What you need to do: Among the lines of the material, copy those that hold the string "byte".

╭─ Data records

==> src/rtl/spi_slave_if_if.sv <==
// Bus bundle between the SPI pins, the SPI slave front end and the single-port RAM.
// rx_valid and tx_valid are one-cycle strobes with no backpressure: the consumer must take the value in that cycle.
interface spi_slave_if_if #(
  parameter int RX_W = 10,
  parameter int TX_W = 8
);
  logic            SS_n;
  logic            MOSI;
  logic            MISO;
  logic [RX_W-1:0] rx_data;
  logic            rx_valid;
  logic [TX_W-1:0] tx_data;
  logic            tx_valid;

  modport slave (
    input  SS_n, MOSI, tx_data, tx_valid,
    output MISO, rx_data, rx_valid
  );

  modport master (
    output SS_n, MOSI, tx_data, tx_valid,
    input  MISO, rx_data, rx_valid
  );
endinterface

==> src/rtl/spi_slave_if.sv <==
// SPI slave front end: deserialises 10-bit {cmd,data} frames for the RAM and serialises the RAM read byte onto MISO.
// Debug ports expose the FSM state (IDLE=0, CHK_CMD=1, WRITE=2, READ_ADD=3, READ_DATA=4) and the read-address flag.
module spi_slave_if (
  input  logic          clk,
  input  logic          rst_n,
  spi_slave_if_if.slave bus,
  output logic [2:0]    dbg_state,
  output logic          dbg_rd_addr_seen
);

  typedef enum logic [2:0] {
    IDLE      = 3'd0,
    CHK_CMD   = 3'd1,
    WRITE     = 3'd2,
    READ_ADD  = 3'd3,
    READ_DATA = 3'd4
  } state_t;

  state_t      state;
  state_t      state_next;
  logic [3:0]  bit_cnt;
  logic [8:0]  rx_sh;
  logic [6:0]  tx_sh;
  logic [3:0]  miso_cnt;
  logic        rd_addr_seen;
  logic        sample;
  logic        last_bit;
  logic        tx_load;
  logic        tx_shift;

  assign dbg_state        = state;
  assign dbg_rd_addr_seen = rd_addr_seen;

  always_comb begin
    state_next = state;
    sample     = 1'b0;
    last_bit   = 1'b0;
    tx_load    = 1'b0;
    tx_shift   = 1'b0;
    case (state)
      IDLE: begin
        if (!bus.SS_n) state_next = CHK_CMD;
      end
      CHK_CMD: begin
        if (bus.SS_n)      state_next = IDLE;
        else if (!bus.MOSI) state_next = WRITE;
        else if (rd_addr_seen) state_next = READ_DATA;
        else                state_next = READ_ADD;
      end
      WRITE, READ_ADD, READ_DATA: begin
        if (bus.SS_n) state_next = IDLE;
      end
      default: state_next = IDLE;
    endcase
    if (state != IDLE && !bus.SS_n) begin
      sample   = (bit_cnt < 4'd10);
      last_bit = (bit_cnt == 4'd9);
      // The RAM byte is only accepted once the read-data word has been handed over and before any byte was taken.
      tx_load  = (state == READ_DATA) && (bit_cnt == 4'd10) && (miso_cnt == 4'd0) && bus.tx_valid;
      tx_shift = (miso_cnt != 4'd0) && (miso_cnt < 4'd8);
    end
  end

  always_ff @(posedge clk or negedge rst_n) begin
    if (!rst_n) state <= IDLE;
    else        state <= state_next;
  end

  always_ff @(posedge clk or negedge rst_n) begin
    if (!rst_n) begin
      bit_cnt      <= 4'd0;
      rx_sh        <= 9'd0;
      tx_sh        <= 7'd0;
      miso_cnt     <= 4'd0;
      rd_addr_seen <= 1'b0;
      bus.MISO     <= 1'b0;
      bus.rx_data  <= 10'd0;
      bus.rx_valid <= 1'b0;
    end else begin
      bus.rx_valid <= 1'b0;
      if (state == IDLE || bus.SS_n) begin
        bit_cnt  <= 4'd0;
        miso_cnt <= 4'd0;
        tx_sh    <= 7'd0;
        bus.MISO <= 1'b0;
      end else begin
        if (sample) begin
          rx_sh   <= {rx_sh[7:0], bus.MOSI};
          bit_cnt <= bit_cnt + 4'd1;
        end
        if (last_bit) begin
          bus.rx_data  <= {rx_sh, bus.MOSI};
          bus.rx_valid <= 1'b1;
          if (state == READ_ADD)  rd_addr_seen <= 1'b1;
          if (state == READ_DATA) rd_addr_seen <= 1'b0;
        end
        // MISO carries tx_data[7] from the load edge; the remaining seven bits come out of tx_sh MSB first.
        if (tx_load) begin
          tx_sh    <= bus.tx_data[6:0];
          bus.MISO <= bus.tx_data[7];
          miso_cnt <= 4'd1;
        end else if (tx_shift) begin
          tx_sh    <= {tx_sh[5:0], 1'b0};
          bus.MISO <= tx_sh[6];
          miso_cnt <= miso_cnt + 4'd1;
        end else begin
          bus.MISO <= 1'b0;
        end
      end
    end
  end

endmodule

╰─

Answer box:
// SPI slave front end: deserialises 10-bit {cmd,data} frames for the RAM and serialises the RAM read byte onto MISO.
      // The RAM byte is only accepted once the read-data word has been handed over and before any byte was taken.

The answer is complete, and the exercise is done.